My ex was a fitness model and she said she hated blokes staring but would wear the tightest yoga pants known to man and I tiny top so no wonder!!!women secretly love it other wise they would wear baggy trackies and a hoodie!


----------



## Lazy G (Apr 15, 2014)

Danny2795 said:


> My ex was a fitness model and she said she hated blokes staring but would wear the tightest yoga pants known to man and I tiny top so no wonder!!!women secretly love it other wise they would wear baggy trackies and a hoodie!


This


----------



## k3z (Oct 17, 2007)

It's a prime spot for seedy perverts to express their seedyness.

As mentioned above, the gym is usually full of cock or coffin dodgers so a fit young female is going to be seriously appreciated. They probably don't even notice your stood at the side of her!

Won't take my mrs for that reason, and i know how good her ass looks in lycra


----------



## Guest (Jun 10, 2014)

Roughly translated as my bird is fit and everyone wants to bang her.

To be honest mate yes its annoying but there's nothing you can do to stop it unless she trains in a burka!

Feel proud and secure in the fact that you're banging her and not them. Let them look, let them see what they're not fvcking, take pleasure in that, give them a sly smirk, it will potray you as confident and secure.

p.s. I've wan*ed over your avi a couple of times hope you don't mind. Ha!


----------



## Heavyassweights (Jan 18, 2014)

Danny2795 said:


> My ex was a fitness model and she said she hated blokes staring but would wear the tightest yoga pants known to man and I tiny top so no wonder!!!women secretly love it other wise they would wear baggy trackies and a hoodie!

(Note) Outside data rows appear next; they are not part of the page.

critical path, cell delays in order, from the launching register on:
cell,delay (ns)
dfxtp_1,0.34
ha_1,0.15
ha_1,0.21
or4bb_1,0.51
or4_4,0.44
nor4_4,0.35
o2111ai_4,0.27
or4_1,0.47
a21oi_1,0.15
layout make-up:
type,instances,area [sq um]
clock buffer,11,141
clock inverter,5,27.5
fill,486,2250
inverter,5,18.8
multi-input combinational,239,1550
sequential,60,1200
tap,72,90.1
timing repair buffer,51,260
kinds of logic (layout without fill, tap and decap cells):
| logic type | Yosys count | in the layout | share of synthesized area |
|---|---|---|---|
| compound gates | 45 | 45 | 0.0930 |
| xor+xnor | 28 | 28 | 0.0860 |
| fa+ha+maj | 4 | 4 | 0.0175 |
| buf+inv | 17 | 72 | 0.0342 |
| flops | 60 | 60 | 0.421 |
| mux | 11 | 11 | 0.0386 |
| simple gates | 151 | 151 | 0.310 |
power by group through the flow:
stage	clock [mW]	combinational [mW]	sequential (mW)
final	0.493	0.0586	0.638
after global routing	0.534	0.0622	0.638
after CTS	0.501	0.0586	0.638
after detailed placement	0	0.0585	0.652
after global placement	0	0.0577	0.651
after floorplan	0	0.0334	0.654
### config.mk
export PLATFORM = sky130hd
export DESIGN_NAME = sdarb_top
export DESIGN_NICKNAME = d
export VERILOG_FILES = /design/src/rtl/sdarb_pkg.sv /design/src/rtl/sdarb_addr_fmt.sv /design/src/rtl/sdarb_fsm.sv /design/src/rtl/sdarb_top.sv
export SDC_FILE = /design/constraint.sdc
export NUM_CORES = 1
export LEC_CHECK = 0
export BUFFER_PORTS_ARGS = -buffer_cell sky130_fd_sc_hd__buf_2
export CAP_MARGIN = 5
export CELL_PAD_IN_SITES_DETAIL_PLACEMENT = 0
export CELL_PAD_IN_SITES_GLOBAL_PLACEMENT = 1
export CORE_MARGIN = 5
export CORE_UTILIZATION = 20
export CTS_CLUSTER_SIZE = 24
export DETAILED_ROUTE_END_ITERATION = 8
export GPL_ROUTABILITY_DRIVEN = 0
export PLACE_DENSITY = 0.81
export SYNTH_ARGS = -nofsm -noshare
export SYNTH_HDL_FRONTEND = slang
export SYNTH_SLANG_ARGS = --single-unit
export TNS_END_PERCENT = 50
### constraint.sdc
create_clock -name clk -period 1.8 [get_ports clk]
set_input_delay 0.36 -clock clk [delete_from_list [all_inputs] [get_ports clk]]
set_output_delay 0.36 -clock clk [all_outputs]
set_load 0.03 [all_outputs]
### src/rtl/sdarb_pkg.sv
package sdarb_pkg;
  typedef enum logic [2:0] {
    ST_WAIT = 3'd0,
    ST_POLL = 3'd1,
    ST_REQ  = 3'd2,
    ST_XFER = 3'd3,
    ST_FIN  = 3'd4
  } arb_state_e;
endpackage

### src/rtl/sdarb_addr_fmt.sv
module sdarb_addr_fmt #(
  parameter int ADDR_W      = 24,
  parameter int BURST_IDX_W = 6,
  parameter int PIX_ROW_W   = 8,
  parameter int ROW_W       = 13,
  parameter int COL_W       = 9,
  parameter int BANK_W      = 2
) (
  input  logic [ADDR_W-1:0] addr,
  output logic [ROW_W-1:0]  row,
  output logic [COL_W-1:0]  col,
  output logic [BANK_W-1:0] bank
);
  localparam int USED_W  = BURST_IDX_W + 1 + PIX_ROW_W;
  localparam int COL_LSB = COL_W - BURST_IDX_W;

  // row: pixel row above the field flag, zero padded on top
  function automatic logic [ROW_W-1:0] row_of(input logic [USED_W-1:0] a);
    logic [ROW_W-1:0] r;
    r = '0;
    r[PIX_ROW_W:0] = a[USED_W-1:BURST_IDX_W];
    return r;
  endfunction

  // column: burst index shifted so each access starts on a burst boundary
  function automatic logic [COL_W-1:0] col_of(input logic [USED_W-1:0] a);
    logic [COL_W-1:0] c;
    c = '0;
    c[COL_W-1:COL_LSB] = a[BURST_IDX_W-1:0];
    return c;
  endfunction

  logic [USED_W-1:0] used_bits;
  assign used_bits = addr[USED_W-1:0];

  generate
    if (ADDR_W > USED_W) begin : g_spare
      logic unused_upper_bits;
      assign unused_upper_bits = ^addr[ADDR_W-1:USED_W];
    end
  endgenerate

  assign row  = row_of(used_bits);
  assign col  = col_of(used_bits);
  assign bank = '0;
endmodule

### src/rtl/sdarb_fsm.sv
module sdarb_fsm
  import sdarb_pkg::*;
#(
  parameter int BURST_LEN = 8
) (
  input  logic clk,
  input  logic rst,
  input  logic rd_ready,
  input  logic wr_ready,
  input  logic mem_ready,
  input  logic mem_done,
  input  logic mem_rvalid,
  output logic poll,
  output logic grant_fire,
  output logic grant_wr,
  output logic sel_wr,
  output logic busy,
  output logic in_req,
  output logic in_xfer,
  output logic beat,
  output logic burst_last
);
  localparam int CNT_W = (BURST_LEN > 1) ? $clog2(BURST_LEN) : 1;
  localparam logic [CNT_W-1:0] LAST_BEAT = CNT_W'(BURST_LEN - 1);

  arb_state_e       state_q;
  logic             last_wr_q;
  logic [CNT_W-1:0] cnt_q;

  // alternating priority: on a tie the client not served last wins
  function automatic logic choose_writer(input logic rd, input logic wr,
                                         input logic last_was_wr);
    if (rd && wr) return !last_was_wr;
    return wr;
  endfunction

  assign poll       = (state_q == ST_POLL);
  assign grant_fire = poll && (rd_ready || wr_ready);
  assign grant_wr   = choose_writer(rd_ready, wr_ready, last_wr_q);
  assign in_req     = (state_q == ST_REQ);
  assign in_xfer    = (state_q == ST_XFER);
  assign busy       = in_req || in_xfer || (state_q == ST_FIN);
  assign beat       = in_xfer && (sel_wr || mem_rvalid);
  assign burst_last = beat && (cnt_q == LAST_BEAT);

  always_ff @(posedge clk) begin
    if (rst) begin
      state_q   <= ST_WAIT;
      sel_wr    <= 1'b0;
      last_wr_q <= 1'b1;
      cnt_q     <= '0;
    end else begin
      case (state_q)
        ST_WAIT: state_q <= ST_POLL;
        ST_POLL: begin
          if (grant_fire) begin
            state_q   <= ST_REQ;
            sel_wr    <= grant_wr;
            last_wr_q <= grant_wr;
          end else begin
            state_q <= ST_WAIT;
          end
        end
        ST_REQ: begin
          if (mem_ready) begin
            state_q <= ST_XFER;
            cnt_q   <= '0;
          end
        end
        ST_XFER: begin
          if (beat) begin
            cnt_q <= cnt_q + 1'b1;
            if (burst_last) state_q <= ST_FIN;
          end
        end
        ST_FIN: if (mem_done) state_q <= ST_WAIT;
        default: state_q <= ST_WAIT;
      endcase
    end
  end
endmodule

### src/rtl/sdarb_top.sv
module sdarb_top #(
  parameter int DATA_W      = 32,
  parameter int ADDR_W      = 24,
  parameter int BURST_LEN   = 8,
  parameter int BURST_IDX_W = 6,
  parameter int PIX_ROW_W   = 8,
  parameter int ROW_W       = 13,
  parameter int COL_W       = 9,
  parameter int BANK_W      = 2
) (
  input  logic              clk,
  input  logic              rst,
  input  logic              mem_ready,
  input  logic              mem_done,
  input  logic              mem_rvalid,
  input  logic [DATA_W-1:0] mem_rdata,
  output logic [DATA_W-1:0] mem_wdata,
  output logic              mem_rd_req,
  output logic              mem_wr_req,
  output logic [ROW_W-1:0]  mem_row,
  output logic [COL_W-1:0]  mem_col,
  output logic [BANK_W-1:0] mem_bank,
  output logic              poll,
  output logic              serving_rd,
  output logic              serving_wr,
  output logic [DATA_W-1:0] rd_data,
  input  logic [ADDR_W-1:0] rd_addr,
  input  logic              rd_ready,
  output logic              rd_data_req,
  input  logic [DATA_W-1:0] wr_data,
  input  logic [ADDR_W-1:0] wr_addr,
  input  logic              wr_ready,
  output logic              wr_data_req
);
  logic grant_fire, grant_wr, sel_wr, busy, in_req, in_xfer, beat, burst_last;
  logic [ADDR_W-1:0] addr_q;

  sdarb_fsm #(.BURST_LEN(BURST_LEN)) u_fsm (
    .clk        (clk),
    .rst        (rst),
    .rd_ready   (rd_ready),
    .wr_ready   (wr_ready),
    .mem_ready  (mem_ready),
    .mem_done   (mem_done),
    .mem_rvalid (mem_rvalid),
    .poll       (poll),
    .grant_fire (grant_fire),
    .grant_wr   (grant_wr),
    .sel_wr     (sel_wr),
    .busy       (busy),
    .in_req     (in_req),
    .in_xfer    (in_xfer),
    .beat       (beat),
    .burst_last (burst_last)
  );

  // latch the winner's address at grant; held for the whole burst
  always_ff @(posedge clk) begin
    if (rst) addr_q <= '0;
    else if (grant_fire) addr_q <= grant_wr ? wr_addr : rd_addr;
  end

  sdarb_addr_fmt #(
    .ADDR_W(ADDR_W), .BURST_IDX_W(BURST_IDX_W), .PIX_ROW_W(PIX_ROW_W),
    .ROW_W(ROW_W), .COL_W(COL_W), .BANK_W(BANK_W)
  ) u_addr (
    .addr (addr_q),
    .row  (mem_row),
    .col  (mem_col),
    .bank (mem_bank)
  );

  assign serving_rd  = busy && !sel_wr;
  assign serving_wr  = busy && sel_wr;
  assign mem_rd_req  = in_req && !sel_wr;
  assign mem_wr_req  = in_req && sel_wr;
  assign wr_data_req = in_xfer && sel_wr;
  assign rd_data_req = in_xfer && !sel_wr && mem_rvalid;
  assign mem_wdata   = wr_data;
  assign rd_data     = rd_data_req ? mem_rdata : '0;
endmodule

==> metrics.txt, run 1 <==
run status finished, violations left; failing checks negative setup slack; EDFF count, synth 0; cell occurring most often along the worst timing path buf_6; wire length of the first global-routing pass ~7.6 mm; area delta synth->final 48.3%; vias per inst 4.23; detailed-route via count 1747; overall routing resource usage 0.0878; post-route clock skew 0.00516 ns; Max stage delay on crit path 0.33 ns; TritonCTS clock tree done; endpoints failing hold 0; areal power density over the cells around 600 nW/um2; Synth top area share 0.267; top area cells in the synthesized netlist dfxtp_1, buf_4, and2_1, a222oi_1, inv_1; slowest stage cell on the critical path dfxtp_2; number of core rows 33; depth of the CTS H-tree 1; LEAKAGE between 1 and 1.5 nW; Tightest Hold Check Type input pin to register; Post-Synthesis Mean Instance Area 8.03 um2; vias in the first global route ~1700; number of nets with antenna violations after routing 0; async set or reset register ratio after synthesis 0; width of the die 103 um; total of warnings raised by yosys 0; die height 103 um; number of antenna violations at the first check in global routing 0; drt drc 0; share of the yosys chip area belonging to registers 0.267; CP arrival between 1.5 and 2 ns; Iteration-0 DRC Markers 65; count of antenna diodes in the layout 0; DIE AREA 10600 um2; hold slack final 0.329 ns; top cells by count, synth buf_4, and2_1, inv_1, dfxtp_1, nand2_1; headroom to the max-slew limit 0.630; Core Util, Final 0.308; first-pass iteration count of the detailed router 5; instance area after placement 2180 um2; required time worst endpoint ~1.4 ns; TritonCTS buffer count 3; port buffer count ~120; leftover overflow at the end of global routing 0; Post-Layout Inst Area 2560 um2; # clock sinks 23; Reg clk slew, reported paths about 0.090 ns; Max Root-Sink Buffers 2; final cycle utilization of the critical path 1.09; root buffer selected by CTS clkbuf_8; average wire per standard cell 13.3 um; Setup violations, final 33; number of distinct library cells after synthesis 35; count of boundary I/O pins roughly 210; Final Critical Period 1.96 ns; number of max-slew violations in the final report 0; count of nets after finishing 430; most common flop cell mapped by yosys dfxtp_1; setup slack at placement 0.101 ns; Synth area leader dfxtp_1; PnR worst setup slack -0.161 ns; area inside the core boundary 8300 um2; share of layout cells above drive strength 1 0.571; worst-path fanout max 16; most numerous cell in the Yosys netlist buf_4; Clock Latency Late Sink around 0.27 ns; setup repair after global routing missed its margin yes; Worst-Margin Slew 0.553 ns; type of the worst setup path register to output port; total wire length 5.49 mm; starting density of the core 0.208; hold bufs inserted after CTS 0; Worst setup EP type output port; number of instances in the synthesized netlist 215; number of maximum-capacitance violations 0; pin count of the biggest net entering global routing 34; Startpoint Class register; maximum clock rate 0.510 GHz; Detailed Place HPWL 4.13 mm; Max IR drop VDD 0.221 mV; number of synthesized register bits 23; cell-by-cell trace of the critical path nand2b_4, nor4b_4, buf_6, clkbuf_16, and2_2, buf_6; summed instance area of the synthesized netlist 1730 um2
## config.mk

```make
export PLATFORM = sky130hd
export DESIGN_NAME = simt_warp_ctrl
export DESIGN_NICKNAME = d
export VERILOG_FILES = /design/src/rtl/simt_pkg.sv /design/src/rtl/simt_branch_split.sv /design/src/rtl/simt_recon_stack.sv /design/src/rtl/simt_warp_ctrl.sv
export SDC_FILE = /design/constraint.sdc
export NUM_CORES = 2
export LEC_CHECK = 0
export BUFFER_PORTS_ARGS = -buffer_cell sky130_fd_sc_hd__buf_2
export CELL_PAD_IN_SITES_DETAIL_PLACEMENT = 0
export CELL_PAD_IN_SITES_GLOBAL_PLACEMENT = 1
export CORE_MARGIN = 2
export CORE_UTILIZATION = 39
export CTS_BUF_LIST = sky130_fd_sc_hd__clkbuf_4 sky130_fd_sc_hd__clkbuf_8
export DETAILED_ROUTE_END_ITERATION = 6
export PLACE_DENSITY = 0.72
export SETUP_SLACK_MARGIN = 0.1
export SLEW_MARGIN = 5
export SYNTH_ARGS = -nofsm -noshare
export SYNTH_HDL_FRONTEND = slang
export SYNTH_SLANG_ARGS = --single-unit
```

## constraint.sdc

```tcl
create_clock -name clk -period 10.25 [get_ports clk]
set_input_delay 2.05 -clock clk [delete_from_list [all_inputs] [get_ports clk]]
set_output_delay 2.05 -clock clk [all_outputs]
set_load 0.02 [all_outputs]
```
<file path="config.mk">
export PLATFORM = sky130hd
export DESIGN_NAME = mesh_router_node
export DESIGN_NICKNAME = d
export VERILOG_FILES = /design/src/rtl/mrn_pkg.sv /design/src/rtl/mrn_deser.sv /design/src/rtl/mrn_arbiter.sv /design/src/rtl/mrn_ser.sv /design/src/rtl/mesh_router_node.sv
export SDC_FILE = /design/constraint.sdc
export NUM_CORES = 1
export LEC_CHECK = 0
export BUFFER_PORTS_ARGS = -buffer_cell sky130_fd_sc_hd__buf_2
export CORE_ASPECT_RATIO = 0.5
export CORE_MARGIN = 2
export CORE_UTILIZATION = 52
export DETAILED_ROUTE_END_ITERATION = 10
export PLACE_DENSITY = 0.77
export SETUP_SLACK_MARGIN = 0.02
export SYNTH_ARGS = -nofsm -noshare
export SYNTH_HDL_FRONTEND = slang
export SYNTH_SLANG_ARGS = --single-unit
</file>
<file path="constraint.sdc">
create_clock -name clk -period 4.27 [get_ports clk]
set_input_delay 0.2135 -clock clk [delete_from_list [all_inputs] [get_ports clk]]
set_output_delay 0.2135 -clock clk [all_outputs]
set_load 0.005 [all_outputs]
</file>
**src/rtl/llu_pkg.sv**
```systemverilog
package llu_pkg;
   // Tracked slots: 0=EX, 1=DF, 2=DS, 3=TC (order is behaviour)
   localparam int unsigned LLU_NSTG  = 4;
   localparam int unsigned LLU_NCMP  = LLU_NSTG - 1;
   localparam int unsigned LLU_NSRC  = 2;
   localparam int unsigned LLU_EX    = 0;
   localparam int unsigned LLU_DF    = 1;
   localparam int unsigned LLU_DS    = 2;
   localparam int unsigned LLU_TC    = 3;

   typedef enum logic [0:0] {
      LLU_RUN    = 1'b0,
      LLU_REFILL = 1'b1
   } llu_state_e;
endpackage

```
**src/rtl/llu_cmp.sv**
```systemverilog
module llu_cmp #(
   parameter int unsigned REG_W     = 5,
   parameter int unsigned NCMP      = 3,
   parameter bit          ZERO_NULL = 1'b1
) (
   input  logic [NCMP-1:0]            st_vld,
   input  logic [NCMP-1:0]            st_load,
   input  logic [NCMP-1:0][REG_W-1:0] st_dst,
   input  logic [REG_W-1:0]           src,
   output logic [NCMP-1:0]            hit
);
   logic src_ok;

   generate
      if (ZERO_NULL) begin : g_zero_null
         assign src_ok = |src;
      end else begin : g_zero_real
         assign src_ok = 1'b1;
      end
   endgenerate

   generate
      for (genvar g = 0; g < NCMP; g++) begin : g_stage
         assign hit[g] = src_ok & st_vld[g] & st_load[g] & (st_dst[g] == src);
      end
   endgenerate
endmodule

```
**src/rtl/llu_track.sv**
```systemverilog
module llu_track
   import llu_pkg::*;
#(
   parameter int unsigned REG_W = 5
) (
   input  logic                           clk,
   input  logic                           rst_n,
   input  logic                           advance,
   input  logic                           bubble,
   input  logic                           rf_vld,
   input  logic                           rf_is_load,
   input  logic [REG_W-1:0]               rf_dst,
   input  logic                           rf_spec,
   input  logic                           confirm_set,
   output logic [LLU_NSTG-1:0]            st_vld,
   output logic [LLU_NSTG-1:0]            st_load,
   output logic [LLU_NCMP-1:0][REG_W-1:0] st_dst,
   output logic                           ex_spec,
   output logic                           tc_ok
);
   logic entry_vld;

   assign entry_vld = rf_vld & ~bubble;

   always_ff @(posedge clk) begin
      if (!rst_n) begin
         st_vld  <= '0;
         st_load <= '0;
         st_dst  <= '0;
         ex_spec <= 1'b0;
         tc_ok   <= 1'b0;
      end else if (advance) begin
         st_vld[LLU_EX]  <= entry_vld;
         st_load[LLU_EX] <= entry_vld & rf_is_load;
         st_dst[LLU_EX]  <= rf_dst;
         ex_spec         <= entry_vld & rf_spec;
         for (int i = 1; i < LLU_NSTG; i++) begin
            st_vld[i]  <= st_vld[i-1];
            st_load[i] <= st_load[i-1];
         end
         for (int i = 1; i < LLU_NCMP; i++) begin
            st_dst[i] <= st_dst[i-1];
         end
         tc_ok <= 1'b0;
      end else if (confirm_set) begin
         tc_ok <= 1'b1;
      end
   end
endmodule

```
**src/rtl/llu_miss.sv**
```systemverilog
module llu_miss
   import llu_pkg::*;
(
   input  logic clk,
   input  logic rst_n,
   input  logic tc_pend,
   input  logic tc_hit,
   input  logic refill_done,
   output logic freeze,
   output logic hit_now,
   output logic refill_ack,
   output logic replay_q
);
   llu_state_e state_q, state_d;
   logic       miss_now;

   assign miss_now   = (state_q == LLU_RUN) & tc_pend & ~tc_hit;
   assign freeze     = miss_now | (state_q == LLU_REFILL);
   assign hit_now    = (state_q == LLU_RUN) & tc_hit;
   assign refill_ack = (state_q == LLU_REFILL) & refill_done;

   always_comb begin
      state_d = state_q;
      unique case (state_q)
         LLU_RUN:    if (miss_now)    state_d = LLU_REFILL;
         LLU_REFILL: if (refill_done) state_d = LLU_RUN;
         default:                     state_d = LLU_RUN;
      endcase
   end

   always_ff @(posedge clk) begin
      if (!rst_n) begin
         state_q  <= LLU_RUN;
         replay_q <= 1'b0;
      end else begin
         state_q  <= state_d;
         replay_q <= refill_ack;
      end
   end
endmodule

```
**src/rtl/load_use_replay.sv**
```systemverilog
module load_use_replay
   import llu_pkg::*;
#(
   parameter int unsigned REG_W     = 5,
   parameter bit          ZERO_NULL = 1'b1
) (
   input  logic             clk,
   input  logic             rst_n,
   input  logic             rf_vld,
   input  logic             rf_is_load,
   input  logic [REG_W-1:0] rf_dst,
   input  logic [REG_W-1:0] rf_src_a,
   input  logic [REG_W-1:0] rf_src_b,
   input  logic             tc_hit,
   input  logic             refill_done,
   output logic             stall_rf,
   output logic             bubble_ex,
   output logic             fwd_a,
   output logic             fwd_b,
   output logic             freeze_all,
   output logic             ex_unsafe,
   output logic             replay_ex
);
   generate
      if (REG_W < 2) begin : g_bad_width
         $error("load_use_replay: REG_W must be at least 2");
      end
      if (LLU_NCMP != LLU_DS + 1) begin : g_bad_depth
         $error("load_use_replay: compare depth must end at DS");
      end
   endgenerate

   logic [LLU_NSTG-1:0]            st_vld, st_load;
   logic [LLU_NCMP-1:0][REG_W-1:0] st_dst;
   logic                           ex_spec, tc_ok;
   logic [LLU_NSRC-1:0][REG_W-1:0] srcs;
   logic [LLU_NSRC-1:0][LLU_NCMP-1:0] hits;
   logic [LLU_NSRC-1:0]            early, ds_hit;
   logic                           hazard, tc_pend, confirm;
   logic                           hit_now, refill_ack, replay_q;

   assign srcs[0] = rf_src_a;
   assign srcs[1] = rf_src_b;

   generate
      for (genvar s = 0; s < LLU_NSRC; s++) begin : g_src
         llu_cmp #(
            .REG_W    (REG_W),
            .NCMP     (LLU_NCMP),
            .ZERO_NULL(ZERO_NULL)
         ) u_cmp (
            .st_vld (st_vld[LLU_NCMP-1:0]),
            .st_load(st_load[LLU_NCMP-1:0]),
            .st_dst (st_dst),
            .src    (srcs[s]),
            .hit    (hits[s])
         );
         assign early[s]  = hits[s][LLU_EX] | hits[s][LLU_DF];
         assign ds_hit[s] = rf_vld & hits[s][LLU_DS];
      end
   endgenerate

   assign hazard    = rf_vld & (|early);
   assign stall_rf  = hazard & ~freeze_all;
   assign bubble_ex = stall_rf;
   assign fwd_a     = ds_hit[0];
   assign fwd_b     = ds_hit[1];

   assign tc_pend   = st_vld[LLU_TC] & st_load[LLU_TC] & ~tc_ok;
   assign confirm   = tc_ok | hit_now;
   assign ex_unsafe = st_vld[LLU_EX] & ex_spec & ~confirm;
   assign replay_ex = replay_q & st_vld[LLU_EX] & ex_spec;

   llu_track #(.REG_W(REG_W)) u_track (
      .clk        (clk),
      .rst_n      (rst_n),
      .advance    (~freeze_all),
      .bubble     (stall_rf),
      .rf_vld     (rf_vld),
      .rf_is_load (rf_is_load),
      .rf_dst     (rf_dst),
      .rf_spec    (|ds_hit),
      .confirm_set(refill_ack),
      .st_vld     (st_vld),
      .st_load    (st_load),
      .st_dst     (st_dst),
      .ex_spec    (ex_spec),
      .tc_ok      (tc_ok)
   );

   llu_miss u_miss (
      .clk        (clk),
      .rst_n      (rst_n),
      .tc_pend    (tc_pend),
      .tc_hit     (tc_hit),
      .refill_done(refill_done),
      .freeze     (freeze_all),
      .hit_now    (hit_now),
      .refill_ack (refill_ack),
      .replay_q   (replay_q)
   );
endmodule

```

my ex was a playboy bunny, no pics no fitness model bird simple as that


----------



## BettySwallocks (Aug 1, 2012)

This may come across as completely gay but i can't stand it when theres a fit bird in the gym, it totally ruins my work out, last night for instance there was this tidy little blonde bird with one of the PT's and i swear to god he was purposely having her doing straight leg deadlifts in front of me, couldn't think of nothing but ar5e and fanny, completely threw me out of the zone.


----------



## staffs_lad (Mar 10, 2013)

Try my best to ignore them in a physical attraction sense, obviously i'm not ignorant. I've got the rest of the day for that but i'm in the gym to work.

No doubt i might grind out an extra rep or chuck a few extra kg on the bar if theres a fit bird in the rack next to me... but i agree, they should be treated as fellow athletes / trainers not sex objects.


----------



## monkeez (Mar 5, 2013)

Danny2795 said:


> My ex was a fitness model and she said she hated blokes staring but would wear the tightest yoga pants known to man and I tiny top so no wonder!!!women secretly love it other wise they would wear baggy trackies and a hoodie!


completely agree


----------



## Captain lats (Mar 25, 2014)

Heavyassweights said:


> my ex was a playboy bunny, no pics no fitness model bird simple as that


income the google pics.

I wouldn't consider myself a perv but if a girl with a round bottom starts squatting in front of you i think it's a natural male thing to peek.


----------



## lickatsplit (Aug 21, 2012)

we don't get women in our gym :-(


----------



## Gary29 (Aug 21, 2011)

cooltt said:


> Roughly translated as my bird is fit and everyone wants to bang her.
> 
> To be honest mate yes its annoying but there's nothing you can do to stop it unless she trains in a burka!
> 
> ...


You've [email protected] over the OP's avi? A tiny pic of him standing in a gym changing room taking a photo of himself? Srs?


----------



## BettySwallocks (Aug 1, 2012)

Gary29 said:


> You've [email protected] over the OP's avi? A tiny pic of him standing in a gym changing room taking a photo of himself? Srs?


yeah i thought i'd mis-read that last part aswell :lol:


----------



## Dannyg81 (Mar 17, 2013)

same in our gym, we don't get very many birds in but when there is.... every bloke is staring and making comments. The owner always makes a bee line for them as well, to 'help out'! I have a look don't get me wrong, but I don't stare loads, especially not if they're in with a fella, it's a respect thing with me.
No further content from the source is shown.